SparkDQ

This is the code repository for the big data quality management paper titled 'SparkDQ: Efficient Generic Big Data Quality Management on Distributed Data-Parallel Computing'.

The project is based on Apache Spark, a unified analytics engine for big data. The Scala library for SparkDQ can be assemblied by maven.

The detailed setup and running methods are the same as an Apache Spark application.

Prerequisites

Git
Java 1.8
Hadoop 2.7.4
Spark 2.2.0
Python 3 with pip
Anaconda 3
Maven 3.5.4

When installing hadoop and spark, make sure that you have basic environment variables for them, such as HADOOP_HOME, SPARK_HOME and PATH.

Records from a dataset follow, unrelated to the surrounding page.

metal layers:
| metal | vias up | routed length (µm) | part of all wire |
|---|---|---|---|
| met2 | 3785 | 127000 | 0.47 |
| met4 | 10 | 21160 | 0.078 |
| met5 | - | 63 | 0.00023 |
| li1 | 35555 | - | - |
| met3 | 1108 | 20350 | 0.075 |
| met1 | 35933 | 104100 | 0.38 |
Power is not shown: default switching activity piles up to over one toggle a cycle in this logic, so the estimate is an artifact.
### src/design/ncdf_pkg.sv
`default_nettype none
package ncdf_pkg;

  // Field widths.
  localparam int SAMPLE_W = 16;
  localparam int PROB_W   = 16;
  localparam int A_W      = 16;
  localparam int Z_W      = 31;
  localparam int D_W      = 32;
  localparam int W_W      = 36;
  localparam int K_W      = 6;
  localparam int R_W      = 30;
  localparam int E_W      = 31;
  localparam int T_W      = 31;
  localparam int ACC_W    = 34;
  localparam int FRAC_W   = 30;

  // Fixed-point constants, all Q.30 unless noted.
  localparam longint unsigned ONE_Q30     = 64'd1 << FRAC_W;
  localparam longint unsigned DEC9        = 64'd1000000000;
  localparam longint unsigned COEF_A1     = ((64'd254829592 << FRAC_W) + DEC9 / 2) / DEC9;
  localparam longint unsigned COEF_A2_MAG = ((64'd284496736 << FRAC_W) + DEC9 / 2) / DEC9;
  localparam longint unsigned COEF_A3     = ((64'd1421413741 << FRAC_W) + DEC9 / 2) / DEC9;
  localparam longint unsigned COEF_A4_MAG = ((64'd1453152027 << FRAC_W) + DEC9 / 2) / DEC9;
  localparam longint unsigned COEF_A5     = ((64'd1061405429 << FRAC_W) + DEC9 / 2) / DEC9;
  localparam longint unsigned COEF_P      = ((64'd3275911 << FRAC_W) + 64'd5000000) / 64'd10000000;
  localparam longint unsigned RSQRT2_Q30  = 64'd759250125;
  localparam longint unsigned LN2_Q30     = 64'd744261118;
  // Estimate of 2^(W_W-FRAC_W) / ln2; the quotient it gives is at most one low.
  localparam longint unsigned LN2_RECIP   = (64'd1 << W_W) / LN2_Q30;
  localparam int RECIP_W = 7;

  localparam int EXP_TERMS    = 12;
  localparam int EXP_ZERO_K   = 31;
  localparam int DIV_STAGES   = 8;
  localparam int DIV_STEPS    = 4;
  localparam int HORNER_STEPS = 4;

  localparam logic signed [ACC_W-1:0] HORNER_START = ACC_W'(COEF_A5);
  localparam logic signed [ACC_W-1:0] HORNER_COEF [HORNER_STEPS] = '{
    ACC_W'(64'd0 - COEF_A4_MAG),
    ACC_W'(COEF_A3),
    ACC_W'(64'd0 - COEF_A2_MAG),
    ACC_W'(COEF_A1)
  };

  typedef struct packed {
    logic           neg;
    logic [D_W-1:0] d;
    logic [W_W-1:0] w;
  } front_t;

  typedef struct packed {
    logic           neg;
    logic [W_W-1:0] w;
    logic [T_W-1:0] t;
  } recip_t;

  typedef struct packed {
    logic           neg;
    logic [T_W-1:0] t;
    logic [E_W-1:0] e;
  } expo_t;

endpackage
`default_nettype wire

### src/design/ncdf_front.sv
`default_nettype none
module ncdf_front (
  input  logic                                clk_i,
  input  logic                                rst_ni,
  input  logic                                en_i,
  input  logic                                valid_i,
  input  logic signed [ncdf_pkg::SAMPLE_W-1:0] sample_i,
  output logic                                valid_o,
  output ncdf_pkg::front_t                    data_o
);
  import ncdf_pkg::*;

  localparam int ZP_W = A_W + 30;
  localparam int PZ_W = 29 + Z_W;
  localparam int ZZ_W = 2 * Z_W;
  localparam logic [29:0] Rsqrt2 = 30'(RSQRT2_Q30);
  localparam logic [28:0] CoefP  = 29'(COEF_P);

  logic            valid1_q, valid2_q, valid3_q, valid4_q;
  logic            neg1_q, neg2_q, neg3_q, neg4_q;
  logic [A_W-1:0]  abs1_q, abs1_d;
  logic [ZP_W-1:0] zprod;
  logic [Z_W-1:0]  z2_q, z2_d;
  logic [PZ_W-1:0] pz3_q, pz3_d;
  logic [ZZ_W-1:0] zz3_q, zz3_d;
  logic [D_W-1:0]  d4_q, d4_d;
  logic [W_W-1:0]  w4_q, w4_d;

  always_comb begin
    abs1_d = sample_i[SAMPLE_W-1] ? A_W'(-sample_i) : A_W'(sample_i);
    zprod  = ZP_W'(abs1_q) * ZP_W'(Rsqrt2);
    z2_d   = Z_W'((zprod + ZP_W'(1 << 13)) >> 14);
    pz3_d  = PZ_W'(z2_q) * PZ_W'(CoefP);
    zz3_d  = ZZ_W'(z2_q) * ZZ_W'(z2_q);
    d4_d   = D_W'(ONE_Q30) + D_W'((pz3_q + PZ_W'(1 << 27)) >> 28);
    w4_d   = W_W'((zz3_q + ZZ_W'(1 << 25)) >> 26);
  end

  always_ff @(posedge clk_i or negedge rst_ni) begin
    if (!rst_ni) begin
      valid1_q <= 1'b0;
      valid2_q <= 1'b0;
      valid3_q <= 1'b0;
      valid4_q <= 1'b0;
    end else if (en_i) begin
      valid1_q <= valid_i;
      valid2_q <= valid1_q;
      valid3_q <= valid2_q;
      valid4_q <= valid3_q;
    end
  end

  always_ff @(posedge clk_i) begin
    if (en_i) begin
      neg1_q <= sample_i[SAMPLE_W-1];
      abs1_q <= abs1_d;
      neg2_q <= neg1_q;
      z2_q   <= z2_d;
      neg3_q <= neg2_q;
      pz3_q  <= pz3_d;
      zz3_q  <= zz3_d;
      neg4_q <= neg3_q;
      d4_q   <= d4_d;
      w4_q   <= w4_d;
    end
  end

  always_comb begin
    valid_o     = valid4_q;
    data_o.neg  = neg4_q;
    data_o.d    = d4_q;
    data_o.w    = w4_q;
  end

endmodule
`default_nettype wire

### config.mk
export PLATFORM = sky130hd
export DESIGN_NAME = ncdf_front
export DESIGN_NICKNAME = d
export VERILOG_FILES = /design/src/design/ncdf_pkg.sv /design/src/design/ncdf_front.sv
export SDC_FILE = /design/constraint.sdc
export NUM_CORES = 2
export LEC_CHECK = 0
export ABC_AREA = 1
export ABC_CLOCK_PERIOD_IN_PS = 18170
export BUFFER_PORTS_ARGS = -buffer_cell sky130_fd_sc_hd__buf_2
export CORE_MARGIN = 3
export CORE_UTILIZATION = 35
export DETAILED_ROUTE_END_ITERATION = 8
export SYNTH_ARGS = -nofsm -noshare
export SYNTH_HDL_FRONTEND = slang
export SYNTH_SLANG_ARGS = --single-unit
### constraint.sdc
create_clock -name clk_i -period 18.17 [get_ports clk_i]
set_clock_uncertainty 0.2 [all_clocks]
set_input_delay 0.9085 -clock clk_i [delete_from_list [all_inputs] [get_ports clk_i]]
set_output_delay 0.9085 -clock clk_i [all_outputs]
set_load 0.05 [all_outputs]
==> results.py <==
metrics = {
    "route": {
        "drt_iter0_markers": 3046,
        "dr.pass1.iters": 6,
        "wire_per_inst_um": 18.9,
        "num_vias": 45100,
        "drc": 0,
        "routed_wl_um": 180000,
        "avgViaCountPerCell": 4.73,
        "drt.antenna.violating_nets": 0,
    },
    "synthesis": {
        "ys_async_sr_fraction_pct": 2.07,
        "synth_top_area_cell": "fa_1",
        "yosysWarnings": 0,
        "yosysSeqAreaShare_pct": 9.46,
        "synth_area_leaders": "fa_1 39%, ha_1 18%, inv_1 13%",
        "synth_cells": 7157,
        "synth_top_area_share_pct": 39.3,
        "synth-edff-count": 189,
        "avgSynthCellArea_um2": 8.53,
        "synthesis.nets": 9247,
        "ys.flop_type": "edfxtp_1",
        "mappedNetlistArea_um2": 61000,
        "ys_ff_latch": 193,
        "synth.distinct_cells": 38,
    },
    "cells_and_area": {
        "nets": 9293,
        "drive_above_1_share_pct": 2.85,
        "syn_to_final_growth_pct": 6.38,
    },
    "clock_tree": {
        "cts_tree": "built",
        "postCtsResizedCells": 0,
        "clock_latency_ns": 0.56,
        "cts_made_buffers": 17,
        "clockBufferDepth": 2,
        "cts_root_buf": "clkbuf_16",
        "path_clk_slew_ns": 0.10,
        "cts_sinks": 193,
        "h-tree-depth": 4,
    },
    "global_route": {
        "antenna_found_initial": 4,
        "grt.total_usage_pct": 20.6,
        "grt_pass1_wl_um": 283000,
        "first_global_vias": 48800,
        "grt_max_degree": 77,
        "overflow": 0,
    },
    "worst_setup_path": {
        "slowest_delay_ns": 0.57,
        "worstPathMaxFanout": 40,
        "critical_path_class": "flop to flop",
        "worstPathRequired_ns": 18.26,
        "reg2reg_slack_ns": 10.06,
        "r2r-end": "zz3_q[36]",
        "cp.arrival_ns": 8.20,
        "crit_buf_inv": 6,
        "cp_common_cell": "fa_1",
        "crit_family": "adder cells",
        "slowest_stage": "fa_1",
        "reg2reg_depth": 22,
        "path_cells": "buf_4 > ha_1 > inv_1 > fa_1 > fa_1 > inv_1 > fa_1 > fa_1 > fa_1 > fa_1 > fa_1 > inv_1 > fa_1 > inv_1 > ha_1 > nand2_1 > nor2_1 > nand2_1 > o21bai_1 > inv_1 > nand3_1 > nand2_1",
        "cp-start-kind": "flop",
        "r2r_start": "z2_q[17]",
        "end_kind": "flop",
    },
    "placed_design": {
        "dp_slack_ns": 10.13,
        "dp_hpwl_um": 156000,
        "gp_congestion": 0.962,
        "io_buffers": 89,
    },
    "floorplan": {
        "coreArea_um2": 172000,
        "die_area_um2": 179000,
        "io_pins": 90,
        "rows": 152,
        "die_w_um": 424,
        "die_h_um": 424,
        "start_util_pct": 35.4,
    },
    "timing": {
        "slew_headroom_pct": 27.1,
        "setup_viol": 0,
        "rsz0062_at_grt": "false",
        "tns_ns": 0,
        "max_freq_mhz": 123,
        "fin_crit_sh_pct": 44.7,
        "worst_slack_ns": 10.06,
        "hold_violations": 0,
        "post-route-min-period_ns": 8.12,
        "worstMarginPinSlew_ns": 1.09,
        "slew_violations": 0,
    },
    "worst_hold_path": {
        "hp-start": "neg1_q",
        "worst_hold_path.endpoint": "neg2_q",
        "hp-class": "flop to flop",
        "min_path_cells": 0,
    },
    "outcome": {
        "status": "completed",
    },
    "run": {
        "drv_cap": 0,
    },
}
==> per-layer routing <==
layer	routed length [um]	track usage, %
met1	76600	26.9
met2	86900	35.1
met3	9470	2.72
met4	6990	7.38
met5	31	0
==> cell usage in the layout (no fill, tap or decap), types with 4 or more instances in the layout <==
cell type / count
a21o_1: 6
a21oi_1: 195
buf_2: 88
buf_4: 33
clkbuf_16: 17
clkinv_8: 4
dfrtp_1: 4
edfxtp_1: 189
fa_1: 1199
ha_1: 871
inv_1: 2180
inv_12: 5
nand2_1: 1469
nand2_2: 11
nand3_1: 155
nand3_2: 4
nand3b_1: 7
nand4_1: 59
nor2_1: 337
nor2_2: 9
nor2_4: 7
nor3_1: 34
nor3_2: 5
nor4_1: 8
o21a_1: 7
o21ai_0: 92
o21bai_1: 29
or2_2: 9
xnor2_1: 49
xor2_1: 107
==> layout make-up <==
| class | instances | area (um^2) |
|---|---|---|
| inverters | 2181 | 8190 |
| repair buffers | 123 | 712 |
| well taps | 2310 | 2890 |
| multi-input cells | 4687 | 46700 |
| flip-flops and latches | 193 | 5780 |
| clock inverters | 15 | 224 |
| diodes | 2 | 5.00 |
| fillers | 17800 | 108000 |
| clock buffers | 17 | 425 |
==> registers in the layout, indices dropped and copies added (netlist names), 16 cells and up <==
| name | count |
|---|---|
| abs1_q | 16 |
| z2_q | 31 |
| d4_q | 32 |
| pz3_q | 33 |
| zz3_q | 37 |
| w4_q | 36 |
==> synthesized netlist by cell type (8+ instances only) <==
master / number
edfxtp_1: 189
nor2_1: 337
nand4_1: 59
nor4_1: 8
nor3_1: 34
or2_2: 9
ha_1: 871
nor2_2: 9
buf_1: 18
nand2_2: 11
a21oi_1: 195
nand3_1: 155
xnor2_1: 49
xor2_1: 107
fa_1: 1199
inv_1: 2180
o21ai_0: 92
o21bai_1: 29
nand2_1: 1469
clkbuf_1: 77
==> per-stage QoR <==
stage / utilization [%] / cells / area, um^2 / hold WS, ns
floorplan: - / 7157 / 61000 / 0.200
global placement: 37.3 / 9493 / 64300 / 0.218
detailed placement: 37.3 / 9493 / 64300 / 0.208
CTS: 37.6 / 9526 / 64900 / 0.242
global route: 37.6 / 9526 / 64900 / 0.259
finish: 37.6 / 9528 / 64900 / 0.235
==> worst max-delay path by stage <==
stage	from	endpoint	slack, ns	cells past startpoint
5_1_grt	z2_q[17]	zz3_q[36]	9.77	22
3_3_place_gp	z2_q[17]	zz3_q[36]	9.96	22
3_5_place_dp	z2_q[17]	zz3_q[36]	10.13	22
6_report	z2_q[17]	zz3_q[36]	10.06	22
4_1_cts	z2_q[17]	zz3_q[36]	10.11	22
2_1_floorplan	z2_q[22]	zz3_q[58]	10.99	26
==> cell families after synthesis <==
kind of cell | synth area share, %
buf+inv | 14.0
simple gates | 14.2
fa+ha+maj | 57.2
compound gates | 2.95
flops | 9.46
xor+xnor | 2.24
==> worst reg2reg max path, delay by kind of cell (launching register included) <==
kind	cells	cell delay, ns
compound gates	1	0.40
fa+ha+maj	10	5.02
buf+inv	6	1.03
flops	1	0.33
simple gates	5	0.90
==> timing repair <==
action / 4_1_cts / 5_1_grt
setup buffers: 0 / 0
hold endpoints to repair: 4 / 0
hold buffers: 1 / 0
Power is not shown: default switching activity piles up to over one toggle a cycle in this logic, so the estimate is an artifact.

To install SparkDQ, all nodes of your distributed cluster should be have an Anaconda environment.

Quick Start

The Scala library can be packaged with the command mvn assembly:assembly. Packaged JARs should be put in a Python application directory.

Clone source code

  git clone https://github.com/PasaLab/SparkDQ

Generate SparkDQ installer

  python setup.py sdist

An distributed installer could be found in dist directory.

Deploy SparkDQ in all nodes' anaconda environment

  pip install sparkdq-1.0.tar.gz

Prepare SparkDQ applications

SparkDQ presents a number of test applications in test directory. You can use them directly, or try to write your own application accordingly.

Test SparkDQ

SparkDQ presents an interactive webpage to import SparkDQ applications and run it. Launch Jupyter notebook like this:

  nohup $JUPYTER_PATH$ notebook > log.out 2>&1 &

You can see detailed log in the directory where you run this command.

After that, you can visit the webpage, like slave001:8888, and then import packages for tests. The default port is 8888. You can change it according to your requirements.